III. Miller’s films feature numerous other touchstones. His fidelity to visual storytelling renders complex plots and punchy dialogue unnecessary, focusing instead on sweeping camera movements and dynamic choreographed action to drive his films. Miller’s love of practical effects in his action films ground his bombastic vision in the realm of the possible. His keen sense of color and costume design not only enhances the creative breadth of his filmic worlds but also shortcut needless over-characterizations of his characters (half of Mad Max’s characterization is in his dark-toned street warrior garb).
But it’s in Miller’s unique world-building where his true auteurist sensibility lies. Miller injects the feeling of lived history into his worlds through an expansive scope, but also through collective trauma—everyone in Miller’s films are in some way connected by lingering fear of their surroundings. These worlds capitalize on our deepest fears while also allying said fears by confirming the persistence of hope within hopeless environments. It’s the settings that define Miller’s characters—Mad Max and the dystopian wasteland, the Witches and repressed New England society, the Odones and the skeptical medical community, Babe and bleak urbanity, the Emperor Penguins and their crumbling Antarctic infrastructure. They embody and react against their landscapes and the social milieus that permeate them.

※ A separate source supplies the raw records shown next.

`config.mk`:
```
export PLATFORM = sky130hd
export DESIGN_NAME = charge_deposit
export DESIGN_NICKNAME = d
export VERILOG_FILES = /design/src/rtl/charge_deposit.sv
export SDC_FILE = /design/constraint.sdc
export NUM_CORES = 1
export LEC_CHECK = 0
export CAP_MARGIN = 20
export CORE_MARGIN = 8
export CORE_UTILIZATION = 35
export CTS_BUF_LIST = sky130_fd_sc_hd__clkbuf_16
export DETAILED_ROUTE_END_ITERATION = 8
export PLACE_DENSITY = 0.59
export RECOVER_POWER = 25
export SYNTH_ARGS = -nofsm -noshare
export SYNTH_HDL_FRONTEND = slang
export SYNTH_SLANG_ARGS = --single-unit
```
`constraint.sdc`:
```
create_clock -name clk -period 5.73 [get_ports clk]
set_clock_uncertainty 0.2 [all_clocks]
set_input_delay 1.146 -clock clk [delete_from_list [all_inputs] [get_ports clk]]
set_output_delay 1.146 -clock clk [all_outputs]
set_load 0.02 [all_outputs]
```
`src/rtl/charge_deposit.sv`:
```
`default_nettype none
// ============================================================================
//  Module   : charge_deposit
//  Purpose  : Read-modify-write scatter stage for the quad-banked charge grid.
//             Each accepted particle names a base grid cell (x0,y0) and four
//             bilinear weights. The four neighbouring cells are read on port
//             A, the weights are added, and the sums are written back on
//             port B RD_LAT+1 cycles after the particle is accepted.
//             Intake stalls while any of the four cells still has a write in
//             flight, so no update is ever lost.
//  Ports    : clk, rst          clock, synchronous active-high reset
//             in_valid_i/in_ready_o/in_addr_i/in_w_i/in_last_i
//                               particle intake (valid/ready handshake)
//             mem_addra_o/mem_wea_o/mem_douta_i
//                               port A, read only, data in request order
//             mem_addrb_o/mem_web_o/mem_dinb_o
//                               port B, registered write-back
//             swap_rout_o       constant 1: request-order read return
//             busy_o            particle in flight or batch still open
//             done_o            1-cycle pulse when a batch's last write issues
//             sat_flag_o        sticky saturation flag (CHARGE_SAT_EN only)
//  Config   : CHARGE_SAT_EN defined   -> sums saturate at 2^CWIDTH-1
//             CHARGE_SAT_EN undefined -> sums wrap mod 2^CWIDTH
//  Notes    : ADDRW/XBITS default to the codebase grid size (GRID_ADDRWIDTH,
//             PINT). Point index i = {dy,dx}; lane i of every 4-wide bus
//             sits at bits [i*W +: W].
//  Revision : 1.0  initial release
// ============================================================================
module charge_deposit #(
  parameter int CWIDTH = 24,
  parameter int ADDRW  = 10,
  parameter int XBITS  = 5,
  parameter int RD_LAT = 4
) (
  input  logic                clk,
  input  logic                rst,
  input  logic                in_valid_i,
  output logic                in_ready_o,
  input  logic [ADDRW-1:0]    in_addr_i,
  input  logic [4*CWIDTH-1:0] in_w_i,
  input  logic                in_last_i,
  output logic [4*ADDRW-1:0]  mem_addra_o,
  output logic [3:0]          mem_wea_o,
  input  logic [4*CWIDTH-1:0] mem_douta_i,
  output logic [4*ADDRW-1:0]  mem_addrb_o,
  output logic [3:0]          mem_web_o,
  output logic [4*CWIDTH-1:0] mem_dinb_o,
  output logic                swap_rout_o,
  output logic                busy_o,
  output logic                done_o
`ifdef CHARGE_SAT_EN
  ,
  output logic                sat_flag_o
`endif
);

  localparam int YBITS = ADDRW - XBITS;
  localparam logic [XBITS-1:0] X_ONE = XBITS'(1);
  localparam logic [YBITS-1:0] Y_ONE = YBITS'(1);

  typedef enum logic [1:0] {
    S_IDLE  = 2'd0,
    S_RUN   = 2'd1,
    S_DRAIN = 2'd2
  } state_t;

  state_t state_q, state_d;

  // --------------------------------------------------------------------------
  // Neighbour addressing: the grid is a torus, so the +1 in each field simply
  // overflows inside its own field width.
  // --------------------------------------------------------------------------
  logic [XBITS-1:0]   x0, x1;
  logic [YBITS-1:0]   y0, y1;
  logic [4*ADDRW-1:0] pts;

  assign x0  = in_addr_i[XBITS-1:0];
  assign y0  = in_addr_i[ADDRW-1:XBITS];
  assign x1  = x0 + X_ONE;
  assign y1  = y0 + Y_ONE;
  assign pts = {y1, x1, y1, x0, y0, x1, y0, x0};

  // --------------------------------------------------------------------------
  // Read pipeline: one stage per cycle of memory read latency. Stage RD_LAT-1
  // lines up with the cycle in which mem_douta_i carries that entry's data.
  // --------------------------------------------------------------------------
  logic [RD_LAT-1:0]   pv_q;
  logic [RD_LAT-1:0]   pl_q;
  logic [4*ADDRW-1:0]  pa_q [RD_LAT];
  logic [4*CWIDTH-1:0] pw_q [RD_LAT];

  // Write-back register (the final pipeline stage)
  logic [3:0]          web_q;
  logic [4*ADDRW-1:0]  addrb_q;
  logic [4*CWIDTH-1:0] dinb_q;
  logic [4*CWIDTH-1:0] dinb_d;
  logic                wr_last_q;

  logic hazard;
  logic accept;

  // --------------------------------------------------------------------------
  // Read-after-write hazard: every in-flight entry, including the one whose
  // write is on port B this very cycle, blocks a new read of the same cells.
  // A same-cycle read would otherwise return the pre-write value.
  // --------------------------------------------------------------------------
  always_comb begin
    hazard = 1'b0;
    for (int s = 0; s < RD_LAT; s++) begin
      if (pv_q[s]) begin
        for (int i = 0; i < 4; i++) begin
          for (int j = 0; j < 4; j++) begin
            if (pts[i*ADDRW +: ADDRW] == pa_q[s][j*ADDRW +: ADDRW]) begin
              hazard = 1'b1;
            end
          end
        end
      end
    end
    if (web_q[0]) begin
      for (int i = 0; i < 4; i++) begin
        for (int j = 0; j < 4; j++) begin
          if (pts[i*ADDRW +: ADDRW] == addrb_q[j*ADDRW +: ADDRW]) begin
            hazard = 1'b1;
          end
        end
      end
    end
  end

  assign in_ready_o = !rst && (state_q != S_DRAIN) && !hazard;
  assign accept     = in_valid_i && in_ready_o;

  // --------------------------------------------------------------------------
  // Batch FSM
  // --------------------------------------------------------------------------
  always_ff @(posedge clk) begin
    if (rst) begin
      state_q <= S_IDLE;
    end else begin
      state_q <= state_d;
    end
  end

  always_comb begin
    state_d = state_q;
    case (state_q)
      S_IDLE: begin
        if (accept) begin
          state_d = in_last_i ? S_DRAIN : S_RUN;
        end
      end
      S_RUN: begin
        if (accept && in_last_i) begin
          state_d = S_DRAIN;
        end
      end
      S_DRAIN: begin
        if (done_o) begin
          state_d = S_IDLE;
        end
      end
      default: state_d = S_IDLE;
    endcase
  end

  // --------------------------------------------------------------------------
  // Pipeline shift: control bits are reset so that in-flight entries vanish,
  // payload is free-running and only meaningful alongside a valid bit.
  // --------------------------------------------------------------------------
  always_ff @(posedge clk) begin
    if (rst) begin
      pv_q <= '0;
      pl_q <= '0;
    end else begin
      pv_q[0] <= accept;
      pl_q[0] <= in_last_i;
      for (int s = 1; s < RD_LAT; s++) begin
        pv_q[s] <= pv_q[s-1];
        pl_q[s] <= pl_q[s-1];
      end
    end
  end

  always_ff @(posedge clk) begin
    pa_q[0] <= pts;
    pw_q[0] <= in_w_i;
    for (int s = 1; s < RD_LAT; s++) begin
      pa_q[s] <= pa_q[s-1];
      pw_q[s] <= pw_q[s-1];
    end
  end

  // --------------------------------------------------------------------------
  // Accumulate: read data plus weight, per point.
  // --------------------------------------------------------------------------
`ifdef CHARGE_SAT_EN
  logic [CWIDTH:0] wide;
  logic            sat_hit;
  logic            sat_q;

  always_comb begin
    dinb_d  = '0;
    wide    = '0;
    sat_hit = 1'b0;
    for (int i = 0; i < 4; i++) begin
      wide = {1'b0, mem_douta_i[i*CWIDTH +: CWIDTH]}
           + {1'b0, pw_q[RD_LAT-1][i*CWIDTH +: CWIDTH]};
      if (wide[CWIDTH]) begin
        dinb_d[i*CWIDTH +: CWIDTH] = '1;
        sat_hit                    = 1'b1;
      end else begin
        dinb_d[i*CWIDTH +: CWIDTH] = wide[CWIDTH-1:0];
      end
    end
  end

  always_ff @(posedge clk) begin
    if (rst) begin
      sat_q <= 1'b0;
    end else if (pv_q[RD_LAT-1] && sat_hit) begin
      sat_q <= 1'b1;
    end
  end

  assign sat_flag_o = sat_q;
`else
  always_comb begin
    dinb_d = '0;
    for (int i = 0; i < 4; i++) begin
      dinb_d[i*CWIDTH +: CWIDTH] = mem_douta_i[i*CWIDTH +: CWIDTH]
                                 + pw_q[RD_LAT-1][i*CWIDTH +: CWIDTH];
    end
  end
`endif

  // --------------------------------------------------------------------------
  // Write-back register: bubbles drop the enables but keep address/data.
  // --------------------------------------------------------------------------
  always_ff @(posedge clk) begin
    if (rst) begin
      web_q     <= 4'b0000;
      addrb_q   <= '0;
      dinb_q    <= '0;
      wr_last_q <= 1'b0;
    end else if (pv_q[RD_LAT-1]) begin
      web_q     <= 4'b1111;
      addrb_q   <= pa_q[RD_LAT-1];
      dinb_q    <= dinb_d;
      wr_last_q <= pl_q[RD_LAT-1];
    end else begin
      web_q     <= 4'b0000;
      wr_last_q <= 1'b0;
    end
  end

  // --------------------------------------------------------------------------
  // Outputs
  // --------------------------------------------------------------------------
  assign mem_addra_o = rst ? '0 : pts;
  assign mem_wea_o   = 4'b0000;
  assign swap_rout_o = 1'b1;
  assign mem_addrb_o = addrb_q;
  assign mem_web_o   = web_q;
  assign mem_dinb_o  = dinb_q;
  assign done_o      = web_q[0] & wr_last_q;
  assign busy_o      = (|pv_q) | web_q[0] | (state_q != S_IDLE);

endmodule
`default_nettype wire

```
==> results of run 1 <==
[per-layer routing]
metal | wire length, microns | global-route usage
met1 | 24200 | 0.188
met2 | 27200 | 0.271
met3 | 5450 | 0.0683
met4 | 1200 | 0.0436
met5 | 114 | 0
[logic make-up (layout without fill, tap and decap cells)]
logic type / count (synthesis) / count (layout)
flops: 592 / 592
compound gates: 358 / 358
other cells: 2 / 10
buf+inv: 167 / 589
mux: 64 / 64
xor+xnor: 215 / 215
fa+ha+maj: 98 / 98
simple gates: 485 / 485
[worst max path at each step]
stage,from,to
after floorplan,in_addr_i[0],in_ready_o
after global placement,in_addr_i[6],in_ready_o
after detailed placement,in_addr_i[5],in_ready_o
after CTS,in_addr_i[5],in_ready_o
after global routing,in_addr_i[6],in_ready_o
final,in_addr_i[6],in_ready_o
[power by group]
part | leakage, nW | switching, mW | internal, mW
registers | 4.95 | 0.101 | 4.33
logic | 5.07 | 0.608 | 0.574
clock network | 1.02 | 1.63 | 2.29
total | 11.0 | 2.34 | 7.19
[stage by stage]
step / setup slack, ps / instance area, sq um / util / power [mW]
2_1_floorplan: 1410 / 21500 / - / 5.25
3_3_place_gp: 158 / 26000 / 0.430 / 5.69
3_5_place_dp: 141 / 26000 / 0.430 / 5.70
4_1_cts: 119 / 28000 / 0.463 / 9.68
5_1_grt: 8.18 / 28000 / 0.464 / 9.98
6_report: 212 / 28000 / 0.464 / 9.53
[registers in the layout, summed over array words and instances, names as in the netlist]
name and cells:
pv_q 4, pl_q 4, pa_q 80, state_q 2, mem_addrb_o 20, pw_q 384, mem_web_o 1, mem_dinb_o 96
wr_last_q 1
[critical path, stage by stage]
cell and delay (ps):
clkdlybuf4s50_1 490, buf_4 270, and3_1 300, xnor3_1 260, a41oi_1 190, a32oi_1 70, a311oi_1 350, buf_4 190
o221ai_2 90, nor2_1 170, clkdlybuf4s50_1 640
[layout make-up]
cell class,count,area [sq um],share of cell area
Clock inverter,50,475,0.0170
Inverter,53,199,0.00710
Antenna cell,5,12.5,0.000446
Tap cell,782,978,0.0349
Clock buffer,62,1550,0.0553
Sequential cell,592,11900,0.423
Multi-Input combinational cell,1225,8770,0.313
Timing Repair Buffer,424,4190,0.150
[cell usage after synthesis (33+ instances only)]
cell      count
xor2_1       79
o21ai_0      60
mux2i_1      63
nor2_1      177
clkbuf_1     33
nand3_1      38
buf_4        60
inv_1        51
ha_1         94
xnor2_1     125
a21oi_1      92
nor3_1       45
dfxtp_1     592
nand2_1      66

Miller, who turned 70 two months ago, once described filmmaking as an “avocation, not a vocation,” claiming that his career is driven more by artistic impulses than by job stability. This is coming from a man who dropped out of medical school a few weeks before obtaining his degree because he wanted to make movies. As a result, he works at a measured pace (read: whenever he wants), unmoved by the sheer prospect of filming a movie just for the hell of itself. Today, Mad Max: Fury Road rides on a wave of positive reviews, many of them praising Miller for bring a personal vision to bear on big-budget property—as if we expected anything less from him.
One thought on “The Twisted, Outrageous, and Empathetic Mind of George Miller”
Really good article summing up Miller’s filmography and showing the thematic through line in his films. It sounds like Miller wants to make more movies now, including a whole new Mad Max trilogy. I’m more excited to see what kind of stories he wants to put on screen that aren’t set in the world of Mad Max.